* _DATA IN THIS EXERCISE_
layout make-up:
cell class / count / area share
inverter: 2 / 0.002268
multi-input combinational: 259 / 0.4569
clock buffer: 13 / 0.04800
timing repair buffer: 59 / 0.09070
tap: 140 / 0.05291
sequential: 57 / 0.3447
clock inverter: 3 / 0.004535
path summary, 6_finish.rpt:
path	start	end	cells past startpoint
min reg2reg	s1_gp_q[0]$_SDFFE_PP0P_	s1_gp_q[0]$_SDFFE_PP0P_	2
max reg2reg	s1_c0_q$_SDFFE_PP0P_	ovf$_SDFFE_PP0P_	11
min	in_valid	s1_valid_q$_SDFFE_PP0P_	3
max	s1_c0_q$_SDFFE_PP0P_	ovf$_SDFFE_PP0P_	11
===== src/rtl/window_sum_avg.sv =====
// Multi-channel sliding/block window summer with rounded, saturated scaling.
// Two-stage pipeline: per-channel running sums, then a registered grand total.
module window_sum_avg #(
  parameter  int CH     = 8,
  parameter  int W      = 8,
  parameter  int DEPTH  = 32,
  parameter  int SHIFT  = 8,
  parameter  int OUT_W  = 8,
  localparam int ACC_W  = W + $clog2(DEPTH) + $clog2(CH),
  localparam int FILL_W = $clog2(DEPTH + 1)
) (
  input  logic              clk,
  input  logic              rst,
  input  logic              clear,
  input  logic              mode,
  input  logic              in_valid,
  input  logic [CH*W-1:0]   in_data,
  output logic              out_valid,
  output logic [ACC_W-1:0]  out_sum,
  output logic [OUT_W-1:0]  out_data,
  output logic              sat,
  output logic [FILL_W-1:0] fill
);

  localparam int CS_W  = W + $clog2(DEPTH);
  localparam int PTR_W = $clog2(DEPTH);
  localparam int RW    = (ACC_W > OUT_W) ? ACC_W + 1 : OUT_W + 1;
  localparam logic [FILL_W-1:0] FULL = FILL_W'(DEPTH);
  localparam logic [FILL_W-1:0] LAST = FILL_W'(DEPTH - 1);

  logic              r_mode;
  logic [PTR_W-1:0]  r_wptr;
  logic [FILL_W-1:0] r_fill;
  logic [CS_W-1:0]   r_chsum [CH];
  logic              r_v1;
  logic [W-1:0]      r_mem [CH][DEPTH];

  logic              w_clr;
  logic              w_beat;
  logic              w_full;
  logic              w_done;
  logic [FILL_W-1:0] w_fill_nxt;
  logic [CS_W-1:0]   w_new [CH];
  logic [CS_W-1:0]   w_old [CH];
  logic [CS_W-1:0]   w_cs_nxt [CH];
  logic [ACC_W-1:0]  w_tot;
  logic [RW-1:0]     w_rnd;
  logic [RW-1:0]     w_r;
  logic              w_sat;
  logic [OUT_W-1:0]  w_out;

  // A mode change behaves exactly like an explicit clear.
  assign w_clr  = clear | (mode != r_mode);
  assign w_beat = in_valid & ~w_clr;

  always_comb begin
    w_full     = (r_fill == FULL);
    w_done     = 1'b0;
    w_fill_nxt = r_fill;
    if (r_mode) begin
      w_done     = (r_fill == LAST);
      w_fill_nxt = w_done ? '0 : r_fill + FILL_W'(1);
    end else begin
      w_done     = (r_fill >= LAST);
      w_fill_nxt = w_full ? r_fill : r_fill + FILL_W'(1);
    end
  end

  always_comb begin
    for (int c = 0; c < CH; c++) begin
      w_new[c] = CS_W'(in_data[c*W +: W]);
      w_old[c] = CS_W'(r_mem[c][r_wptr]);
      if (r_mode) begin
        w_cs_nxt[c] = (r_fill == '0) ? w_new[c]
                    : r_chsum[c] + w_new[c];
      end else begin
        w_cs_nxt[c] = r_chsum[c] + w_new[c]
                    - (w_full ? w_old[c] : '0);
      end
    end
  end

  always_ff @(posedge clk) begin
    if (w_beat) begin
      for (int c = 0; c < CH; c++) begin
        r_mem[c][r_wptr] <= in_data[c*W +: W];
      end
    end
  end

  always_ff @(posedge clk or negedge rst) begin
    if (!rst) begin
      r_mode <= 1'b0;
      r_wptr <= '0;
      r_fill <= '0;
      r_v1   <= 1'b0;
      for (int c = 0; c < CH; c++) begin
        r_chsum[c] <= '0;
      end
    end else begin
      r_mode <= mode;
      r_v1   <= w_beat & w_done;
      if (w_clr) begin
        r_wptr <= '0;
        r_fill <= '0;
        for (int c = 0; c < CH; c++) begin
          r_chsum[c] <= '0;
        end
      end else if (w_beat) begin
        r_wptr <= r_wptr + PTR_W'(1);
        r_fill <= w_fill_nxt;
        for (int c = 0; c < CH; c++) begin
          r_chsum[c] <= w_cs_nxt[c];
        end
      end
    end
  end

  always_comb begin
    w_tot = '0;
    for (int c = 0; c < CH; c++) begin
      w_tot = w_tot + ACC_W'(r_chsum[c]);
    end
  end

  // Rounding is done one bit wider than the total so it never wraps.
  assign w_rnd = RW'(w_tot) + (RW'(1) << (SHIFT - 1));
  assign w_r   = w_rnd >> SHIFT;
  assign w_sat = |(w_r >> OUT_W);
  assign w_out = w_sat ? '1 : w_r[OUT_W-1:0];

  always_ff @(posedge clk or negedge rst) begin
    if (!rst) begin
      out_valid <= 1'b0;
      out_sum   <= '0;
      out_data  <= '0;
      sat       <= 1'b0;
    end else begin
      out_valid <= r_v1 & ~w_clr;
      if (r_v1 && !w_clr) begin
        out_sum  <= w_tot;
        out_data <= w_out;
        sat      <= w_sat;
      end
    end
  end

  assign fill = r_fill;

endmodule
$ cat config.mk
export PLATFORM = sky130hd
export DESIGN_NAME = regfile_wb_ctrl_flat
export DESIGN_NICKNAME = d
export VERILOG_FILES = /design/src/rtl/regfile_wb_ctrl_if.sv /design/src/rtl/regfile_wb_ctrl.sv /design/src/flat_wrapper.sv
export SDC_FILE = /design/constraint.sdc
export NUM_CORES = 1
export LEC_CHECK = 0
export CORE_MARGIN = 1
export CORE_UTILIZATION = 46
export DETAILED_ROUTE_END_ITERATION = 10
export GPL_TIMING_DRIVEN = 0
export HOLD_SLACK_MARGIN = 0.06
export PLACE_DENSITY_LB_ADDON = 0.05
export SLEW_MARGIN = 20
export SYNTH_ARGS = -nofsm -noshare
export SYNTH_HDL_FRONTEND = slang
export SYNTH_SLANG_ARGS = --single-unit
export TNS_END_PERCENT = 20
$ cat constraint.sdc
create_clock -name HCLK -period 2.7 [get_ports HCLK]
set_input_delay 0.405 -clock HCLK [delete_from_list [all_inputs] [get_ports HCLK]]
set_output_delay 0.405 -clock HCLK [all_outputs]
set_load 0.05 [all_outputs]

--

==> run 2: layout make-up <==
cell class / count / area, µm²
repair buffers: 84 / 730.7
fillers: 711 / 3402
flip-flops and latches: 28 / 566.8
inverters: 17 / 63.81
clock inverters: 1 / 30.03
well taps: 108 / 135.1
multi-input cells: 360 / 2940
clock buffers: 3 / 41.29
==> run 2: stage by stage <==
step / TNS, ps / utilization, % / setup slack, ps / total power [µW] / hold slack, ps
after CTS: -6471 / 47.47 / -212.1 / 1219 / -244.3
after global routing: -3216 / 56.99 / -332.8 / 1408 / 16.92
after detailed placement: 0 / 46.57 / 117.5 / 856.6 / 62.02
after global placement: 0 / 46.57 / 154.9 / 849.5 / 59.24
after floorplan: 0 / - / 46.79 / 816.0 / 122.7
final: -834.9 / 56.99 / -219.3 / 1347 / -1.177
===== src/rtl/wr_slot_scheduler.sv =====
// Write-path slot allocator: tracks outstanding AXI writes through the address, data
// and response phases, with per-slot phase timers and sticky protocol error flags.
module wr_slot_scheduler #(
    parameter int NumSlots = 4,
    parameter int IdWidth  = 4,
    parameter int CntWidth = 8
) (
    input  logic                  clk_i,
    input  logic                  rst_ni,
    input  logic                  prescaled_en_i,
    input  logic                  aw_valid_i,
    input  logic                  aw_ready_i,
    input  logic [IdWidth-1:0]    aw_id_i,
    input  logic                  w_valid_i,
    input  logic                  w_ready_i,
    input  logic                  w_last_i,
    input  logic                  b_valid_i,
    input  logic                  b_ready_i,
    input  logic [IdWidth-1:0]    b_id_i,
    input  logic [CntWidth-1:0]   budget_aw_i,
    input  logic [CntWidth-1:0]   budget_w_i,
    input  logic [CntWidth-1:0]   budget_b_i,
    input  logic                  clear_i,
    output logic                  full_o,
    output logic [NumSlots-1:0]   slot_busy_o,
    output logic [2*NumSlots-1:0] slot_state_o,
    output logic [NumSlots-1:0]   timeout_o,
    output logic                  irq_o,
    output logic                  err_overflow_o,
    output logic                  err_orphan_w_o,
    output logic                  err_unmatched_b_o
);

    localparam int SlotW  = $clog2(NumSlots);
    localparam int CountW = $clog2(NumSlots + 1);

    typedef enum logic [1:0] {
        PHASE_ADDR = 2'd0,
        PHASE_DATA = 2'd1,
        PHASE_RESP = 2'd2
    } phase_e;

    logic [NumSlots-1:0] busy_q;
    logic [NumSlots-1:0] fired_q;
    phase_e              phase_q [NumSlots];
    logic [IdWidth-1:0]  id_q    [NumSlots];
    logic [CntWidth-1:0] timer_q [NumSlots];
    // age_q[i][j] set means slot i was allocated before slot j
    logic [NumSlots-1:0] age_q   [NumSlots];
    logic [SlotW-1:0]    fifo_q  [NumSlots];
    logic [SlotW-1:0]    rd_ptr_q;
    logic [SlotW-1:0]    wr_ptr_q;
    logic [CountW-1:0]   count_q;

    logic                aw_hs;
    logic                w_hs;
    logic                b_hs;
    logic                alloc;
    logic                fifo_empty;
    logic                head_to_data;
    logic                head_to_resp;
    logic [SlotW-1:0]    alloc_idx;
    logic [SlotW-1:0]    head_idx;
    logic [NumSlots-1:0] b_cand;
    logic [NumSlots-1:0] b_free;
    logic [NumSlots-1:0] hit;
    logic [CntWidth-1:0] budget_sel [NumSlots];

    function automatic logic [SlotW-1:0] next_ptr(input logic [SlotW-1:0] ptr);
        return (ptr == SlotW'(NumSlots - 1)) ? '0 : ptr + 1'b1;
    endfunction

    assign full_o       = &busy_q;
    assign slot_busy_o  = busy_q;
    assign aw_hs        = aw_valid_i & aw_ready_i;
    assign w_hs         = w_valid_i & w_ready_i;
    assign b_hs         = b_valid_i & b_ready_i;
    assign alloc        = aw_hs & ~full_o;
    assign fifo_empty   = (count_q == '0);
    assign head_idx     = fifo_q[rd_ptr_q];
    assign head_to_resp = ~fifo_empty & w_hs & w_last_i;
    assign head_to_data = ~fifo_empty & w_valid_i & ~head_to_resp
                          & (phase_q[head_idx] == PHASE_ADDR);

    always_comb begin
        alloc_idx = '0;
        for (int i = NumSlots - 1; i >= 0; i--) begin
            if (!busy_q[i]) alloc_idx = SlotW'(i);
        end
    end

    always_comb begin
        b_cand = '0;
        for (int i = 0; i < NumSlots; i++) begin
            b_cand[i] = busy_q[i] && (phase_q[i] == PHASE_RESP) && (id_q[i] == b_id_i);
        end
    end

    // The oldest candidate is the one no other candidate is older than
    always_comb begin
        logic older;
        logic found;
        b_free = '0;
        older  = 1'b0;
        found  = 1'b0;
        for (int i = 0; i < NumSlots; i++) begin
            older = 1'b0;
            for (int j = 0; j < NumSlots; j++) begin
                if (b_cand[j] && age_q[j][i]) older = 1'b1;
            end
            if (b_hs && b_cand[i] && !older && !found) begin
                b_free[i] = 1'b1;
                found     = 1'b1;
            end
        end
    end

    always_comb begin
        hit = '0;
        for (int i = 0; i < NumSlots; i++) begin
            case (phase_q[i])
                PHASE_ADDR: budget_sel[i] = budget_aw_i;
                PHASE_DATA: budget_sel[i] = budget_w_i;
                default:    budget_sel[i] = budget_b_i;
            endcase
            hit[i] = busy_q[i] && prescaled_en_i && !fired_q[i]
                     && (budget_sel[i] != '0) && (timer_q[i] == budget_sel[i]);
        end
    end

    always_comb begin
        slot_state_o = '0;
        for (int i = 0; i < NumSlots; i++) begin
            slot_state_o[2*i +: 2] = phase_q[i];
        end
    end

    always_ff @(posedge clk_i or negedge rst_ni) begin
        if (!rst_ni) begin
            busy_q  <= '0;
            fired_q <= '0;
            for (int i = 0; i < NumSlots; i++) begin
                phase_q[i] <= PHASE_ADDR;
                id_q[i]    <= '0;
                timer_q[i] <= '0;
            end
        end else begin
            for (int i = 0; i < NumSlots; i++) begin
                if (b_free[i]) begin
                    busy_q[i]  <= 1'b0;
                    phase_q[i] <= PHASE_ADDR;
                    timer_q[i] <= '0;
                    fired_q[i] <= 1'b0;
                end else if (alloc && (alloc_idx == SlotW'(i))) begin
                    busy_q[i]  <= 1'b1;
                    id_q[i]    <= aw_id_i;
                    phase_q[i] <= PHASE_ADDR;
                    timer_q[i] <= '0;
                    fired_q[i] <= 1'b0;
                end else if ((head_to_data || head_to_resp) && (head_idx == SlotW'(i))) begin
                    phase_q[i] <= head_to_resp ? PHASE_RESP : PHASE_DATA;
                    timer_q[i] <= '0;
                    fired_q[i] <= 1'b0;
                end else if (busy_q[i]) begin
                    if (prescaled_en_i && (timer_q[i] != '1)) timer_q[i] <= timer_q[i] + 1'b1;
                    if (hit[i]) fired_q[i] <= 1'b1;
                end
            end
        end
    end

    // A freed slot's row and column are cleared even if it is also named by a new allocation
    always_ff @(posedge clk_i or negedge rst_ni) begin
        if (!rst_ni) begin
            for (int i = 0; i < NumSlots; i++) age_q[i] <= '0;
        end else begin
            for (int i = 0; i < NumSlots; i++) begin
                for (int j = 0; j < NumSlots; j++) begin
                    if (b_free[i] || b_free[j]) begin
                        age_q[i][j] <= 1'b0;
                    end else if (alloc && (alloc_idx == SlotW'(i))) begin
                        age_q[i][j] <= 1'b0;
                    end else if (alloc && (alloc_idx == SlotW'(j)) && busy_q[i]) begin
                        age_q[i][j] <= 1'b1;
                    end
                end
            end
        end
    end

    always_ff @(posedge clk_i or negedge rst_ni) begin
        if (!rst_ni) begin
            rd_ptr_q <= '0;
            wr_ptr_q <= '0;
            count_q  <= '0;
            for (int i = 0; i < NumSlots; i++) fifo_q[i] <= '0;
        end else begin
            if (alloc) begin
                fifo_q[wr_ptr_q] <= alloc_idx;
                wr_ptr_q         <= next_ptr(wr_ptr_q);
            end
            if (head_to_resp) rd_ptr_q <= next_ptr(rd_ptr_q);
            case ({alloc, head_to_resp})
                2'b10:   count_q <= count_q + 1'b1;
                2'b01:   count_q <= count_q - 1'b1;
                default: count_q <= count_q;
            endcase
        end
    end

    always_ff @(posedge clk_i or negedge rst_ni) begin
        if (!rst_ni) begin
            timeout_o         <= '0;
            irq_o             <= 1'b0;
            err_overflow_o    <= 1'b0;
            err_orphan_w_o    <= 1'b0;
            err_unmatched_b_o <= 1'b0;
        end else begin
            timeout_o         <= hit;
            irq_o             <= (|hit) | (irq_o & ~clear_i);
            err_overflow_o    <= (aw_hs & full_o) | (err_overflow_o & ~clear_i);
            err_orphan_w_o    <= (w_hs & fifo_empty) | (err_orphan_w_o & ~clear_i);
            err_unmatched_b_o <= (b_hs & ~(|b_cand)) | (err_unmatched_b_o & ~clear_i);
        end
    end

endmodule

...

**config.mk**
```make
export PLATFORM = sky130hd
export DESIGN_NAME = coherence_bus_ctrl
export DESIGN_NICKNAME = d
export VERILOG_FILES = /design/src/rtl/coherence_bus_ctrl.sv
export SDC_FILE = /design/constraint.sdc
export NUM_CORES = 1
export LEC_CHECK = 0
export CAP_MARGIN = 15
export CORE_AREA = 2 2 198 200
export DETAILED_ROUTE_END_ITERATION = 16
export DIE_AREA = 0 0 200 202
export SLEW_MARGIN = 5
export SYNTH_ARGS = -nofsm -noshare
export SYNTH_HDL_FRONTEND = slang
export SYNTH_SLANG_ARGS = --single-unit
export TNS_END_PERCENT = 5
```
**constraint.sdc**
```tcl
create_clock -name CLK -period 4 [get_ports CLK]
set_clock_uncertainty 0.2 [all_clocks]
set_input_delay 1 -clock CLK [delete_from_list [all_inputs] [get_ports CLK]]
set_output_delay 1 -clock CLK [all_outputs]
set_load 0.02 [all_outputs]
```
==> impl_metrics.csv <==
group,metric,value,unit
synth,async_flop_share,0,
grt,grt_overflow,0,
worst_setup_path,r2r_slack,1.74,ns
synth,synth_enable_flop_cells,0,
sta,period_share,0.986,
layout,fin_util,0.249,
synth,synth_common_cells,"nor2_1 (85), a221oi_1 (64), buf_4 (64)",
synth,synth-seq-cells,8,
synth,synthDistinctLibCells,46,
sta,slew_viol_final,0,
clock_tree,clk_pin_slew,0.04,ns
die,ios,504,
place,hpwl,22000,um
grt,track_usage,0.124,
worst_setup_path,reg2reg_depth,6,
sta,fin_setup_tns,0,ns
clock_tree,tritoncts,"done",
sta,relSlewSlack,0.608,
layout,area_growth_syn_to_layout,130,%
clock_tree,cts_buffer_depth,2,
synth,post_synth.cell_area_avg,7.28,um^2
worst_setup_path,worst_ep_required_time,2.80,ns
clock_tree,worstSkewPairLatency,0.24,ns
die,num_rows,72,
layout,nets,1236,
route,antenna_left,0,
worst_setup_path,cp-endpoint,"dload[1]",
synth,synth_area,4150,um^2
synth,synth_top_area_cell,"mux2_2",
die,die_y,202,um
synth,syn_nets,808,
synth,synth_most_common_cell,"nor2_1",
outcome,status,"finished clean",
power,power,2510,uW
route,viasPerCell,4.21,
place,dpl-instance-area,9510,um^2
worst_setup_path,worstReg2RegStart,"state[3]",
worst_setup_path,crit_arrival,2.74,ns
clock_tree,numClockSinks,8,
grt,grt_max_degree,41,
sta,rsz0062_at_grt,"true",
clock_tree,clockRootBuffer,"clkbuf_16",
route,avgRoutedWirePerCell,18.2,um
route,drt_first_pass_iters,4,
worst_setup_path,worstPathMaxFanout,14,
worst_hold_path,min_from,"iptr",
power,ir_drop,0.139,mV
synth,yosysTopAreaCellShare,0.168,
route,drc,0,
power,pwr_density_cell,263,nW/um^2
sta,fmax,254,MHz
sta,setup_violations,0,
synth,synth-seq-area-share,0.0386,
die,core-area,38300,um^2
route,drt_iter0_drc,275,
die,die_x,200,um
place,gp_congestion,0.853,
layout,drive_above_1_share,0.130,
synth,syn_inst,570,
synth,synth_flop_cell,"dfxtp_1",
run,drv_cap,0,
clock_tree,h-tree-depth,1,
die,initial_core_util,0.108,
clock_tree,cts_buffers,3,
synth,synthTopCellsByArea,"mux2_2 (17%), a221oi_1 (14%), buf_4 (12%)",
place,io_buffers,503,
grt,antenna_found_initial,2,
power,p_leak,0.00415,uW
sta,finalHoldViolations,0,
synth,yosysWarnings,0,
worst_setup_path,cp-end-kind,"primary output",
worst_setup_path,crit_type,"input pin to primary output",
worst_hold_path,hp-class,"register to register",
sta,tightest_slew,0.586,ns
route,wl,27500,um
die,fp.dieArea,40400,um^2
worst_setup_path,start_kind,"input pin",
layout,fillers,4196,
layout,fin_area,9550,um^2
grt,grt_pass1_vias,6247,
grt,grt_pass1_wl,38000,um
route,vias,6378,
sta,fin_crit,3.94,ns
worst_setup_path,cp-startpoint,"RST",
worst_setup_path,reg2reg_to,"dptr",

* _TO DO_
For each line of the material that contains "layout", return a copy.

* _ANSWER_
layout make-up:
==> run 2: layout make-up <==
layout,fin_util,0.249,
layout,area_growth_syn_to_layout,130,%
layout,nets,1236,
layout,drive_above_1_share,0.130,
layout,fillers,4196,
layout,fin_area,9550,um^2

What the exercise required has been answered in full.